Немного спустя, когда я раздобыл изданный на гектографе томик той самой ужасной «Крейцеровой сонаты», – я полностью уверился в своей заключении. Описания ревности, мучившей главного героя, явно были взяты из личных переживаний: «…в это самое время ее свободы от беременности и кормления, в ней с особенной силой проявилось прежде заснувшее, женское кокетство. И во мне, соответственно этому, с особенной же силой проявились мучения ревности, которые, не переставая, терзали меня во все время моей женатой жизни, как они и не могут не терзать всех тех супругов, которые живут с женами, как я жил, то есть безнравственно».
«…Я во все время моей женатой жизни никогда не переставал испытывать терзания ревности. Но были периоды, когда я особенно резко страдал этим. И один из таких периодов был тот, когда после первого ребенка доктора запретили ей кормить. Я особенно ревновал в это время, во-первых, потому, что жена испытывала то свойственное матери беспокойство, которое должно вызывать беспричинное нарушение правильного хода жизни; во-вторых, потому, что, увидав, как она легко отбросила нравственную обязанность матери, я справедливо, хотя и бессознательно, заключил, что ей так же легко будет отбросить и супружескую, тем более, что она была совершенно здорова и, несмотря на запрещение милых докторов, кормила следующих детей и выкормила прекрасно».
«…Но и не в этом дело.
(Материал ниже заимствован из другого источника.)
`config.mk`:
```
export PLATFORM = sky130hd
export DESIGN_NAME = dacrc_top
export DESIGN_NICKNAME = d
export VERILOG_FILES = /design/src/dacrc_pkg.sv /design/src/dacrc_pin_ovr.sv /design/src/dacrc_top.sv
export VERILOG_INCLUDE_DIRS = /design/src
export SDC_FILE = /design/constraint.sdc
export NUM_CORES = 1
export LEC_CHECK = 0
export ABC_AREA = 1
export BUFFER_PORTS_ARGS = -buffer_cell sky130_fd_sc_hd__buf_2
export CORE_UTILIZATION = 30
export DETAILED_ROUTE_END_ITERATION = 16
export HOLD_SLACK_MARGIN = 0.02
export PLACE_DENSITY_LB_ADDON = 0.05
export SETUP_SLACK_MARGIN = 0.1
export SLEW_MARGIN = 20
export SYNTH_ARGS = -nofsm -noshare
export SYNTH_HDL_FRONTEND = slang
export SYNTH_SLANG_ARGS = --single-unit
```
`constraint.sdc`:
```
create_clock -name I_CLK -period 0.9 [get_ports I_CLK]
set_input_delay 0.135 -clock I_CLK [delete_from_list [all_inputs] [get_ports I_CLK]]
set_output_delay 0.135 -clock I_CLK [all_outputs]
set_load 0.02 [all_outputs]
```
Я только говорю про то, что она прекрасно сама кормила детей, и что это ношение и кормление детей одно спасало меня от мук ревности. Если бы не это, все случилось бы раньше. Дети спасали меня и ее. В восемь лет у ней родилось пять человек детей. И всех, кроме первого, она кормила сама».
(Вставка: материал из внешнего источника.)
$ cat src/verilog/lock_delay_consts.vh
/*
  Register map, field positions and reset values of the lock detect and
  delay control block. Assumes a 32-bit AXI4-Lite bus with byte offsets.
*/
`ifndef LOCK_DELAY_CONSTS_VH
`define LOCK_DELAY_CONSTS_VH

// ----------------------------------------------------------------------
// register byte offsets
// ----------------------------------------------------------------------
`define OFS_CTRL       8'h00
`define OFS_DIVIDE     8'h04
`define OFS_FBN        8'h08
`define OFS_CALN       8'h0c
`define OFS_WINDOWS    8'h10
`define OFS_LOOP1_CNT  8'h14
`define OFS_LOOP2_CNT  8'h18
`define OFS_HOLD_CNT   8'h1c
`define OFS_DELAY      8'h20
`define OFS_STATUS     8'h24
`define OFS_IRQ_STAT   8'h28
`define OFS_IRQ_MASK   8'h2c

// ----------------------------------------------------------------------
// field positions
// ----------------------------------------------------------------------
`define CTRL_EXT_VCO   0
`define CTRL_PREDIV    1
`define CTRL_CAL       2
`define CTRL_HOLD_GO   3
`define CTRL_REALIGN   4
`define CTRL_SEL_LO    5
`define CTRL_SEL_HI    7
`define DIV_P_LO       0
`define DIV_P_HI       3
`define DIV_PD_LO      4
`define DIV_PD_HI      7
`define WIN1_LO        0
`define WIN1_HI        7
`define WIN2_LO        8
`define WIN2_HI        15
`define DLY_CNT_LO     0
`define DLY_CNT_HI     9
`define DLY_HS         16
`define IRQ_LOCK1      0
`define IRQ_LOCK2      1
`define IRQ_HOLD_EXIT  2
`define IRQ_REALIGN    3

// ----------------------------------------------------------------------
// limits and reset values
// ----------------------------------------------------------------------
`define P_MIN          4'h2
`define P_MAX          4'h8
`define PD_MIN         4'h2
`define N_MIN          19'h00001
`define N_MAX          19'h403e7
`define RST_P          4'h2
`define RST_PD         4'h2
`define RST_N          19'h00001
`define RST_WIN        8'h04
`define RST_LCNT       16'h0400
`define RESP_OKAY      2'h0
`define RESP_SLVERR    2'h2

`endif

$ cat src/verilog/lock_delay_ctl.v
/*
  Feedback divide chain, three windowed digital lock detectors and the
  dynamic digital delay sequencer, with an AXI4-Lite register slave.
  Assumes edge and tick inputs arrive as asynchronous pin levels that are
  much slower than CLOCK_I; all register access goes through AXI4-Lite.
*/
`include "lock_delay_consts.vh"

// ----------------------------------------------------------------------
// three-stage input synchroniser
// ----------------------------------------------------------------------
module pin_sync #(parameter W = 1) (
  input  wire         clk,
  input  wire         rst,
  input  wire [W-1:0] pin,
  output reg  [W-1:0] rise
);
  reg [W-1:0] s1_q, s2_q, s3_q, lvl_q;
  always @(posedge clk or posedge rst) begin
    if (rst) begin
      s1_q  <= {W{1'b0}};
      s2_q  <= {W{1'b0}};
      s3_q  <= {W{1'b0}};
      lvl_q <= {W{1'b0}};
      rise  <= {W{1'b0}};
    end else begin
      s1_q  <= pin;
      s2_q  <= s1_q;
      s3_q  <= s2_q;
      // a change counts only once stages two and three agree
      lvl_q <= ~(s2_q ^ s3_q) & s2_q | (s2_q ^ s3_q) & lvl_q;
      rise  <= ~(s2_q ^ s3_q) & s2_q & ~lvl_q;
    end
  end
endmodule // pin_sync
Из этих уже отрывков видно, как кошмарна была эта ревность, если супруг из боязни «женского кокетства», подавлял его сознательно беспрерывным материнством (беременность, кормление), ибо, по его признанию, – «ношение и кормление детей одно спасало меня от мук ревности». Каково же было его возмущение, когда «доктора эти милые» запретили ей кормить ребенка и тем лишили его спокойствия. Недаром он так презирал докторов! Ревность его чудовищна и, как увидим ниже, доходила у него до бредового экстаза. Этот бредовой экстаз развивался у него постепенно и особенно сильно, по-видимому, проявлялся в периоды сумеречных состояний. В «Крейцеровой сонате» он использовал этот комплекс переживаний, чтобы показать, как подобное сумеречное состояние может довести человека, страдающего бредом ревности, до убийства и самоубийства. Страшно подумать, что могло бы произойти, если бы писатель не сублимировал свои переживания, излив их на страницах книги.
Но, конечно, Софья Андреевна была неправа, утверждая, что ее супруг был безразличен к смерти своего младшего сына и был готов отдать его тело собакам. Я сам убедился в этом, с разрешения Александры Львовны прочитав дневники великого писателя: «Смерть Ванечки была для меня, как смерть Николеньки (нет, в гораздо большей степени) – проявление Бога, привлечение к Нему. И потому не только не могу сказать, чтобы это было грустное, тяжелое событие, но прямо говорю, что это радостное, не радостное, – это дурное слово, но милосердное, от Бога, распутывающее ложь жизни, приближающее к Нему событие».
«Одно из двух: или смерть, висящая над всеми нами, властна над нами и может разлучать нас и лишать нас блага любви; или смерти нет, а есть ряд изменений, совершающихся со всеми нами, в числе которых одно из самых значительных есть смерть, и что изменения эти совершаются над всеми нами, различно сочетаясь, одни прежде, другие после, как волны.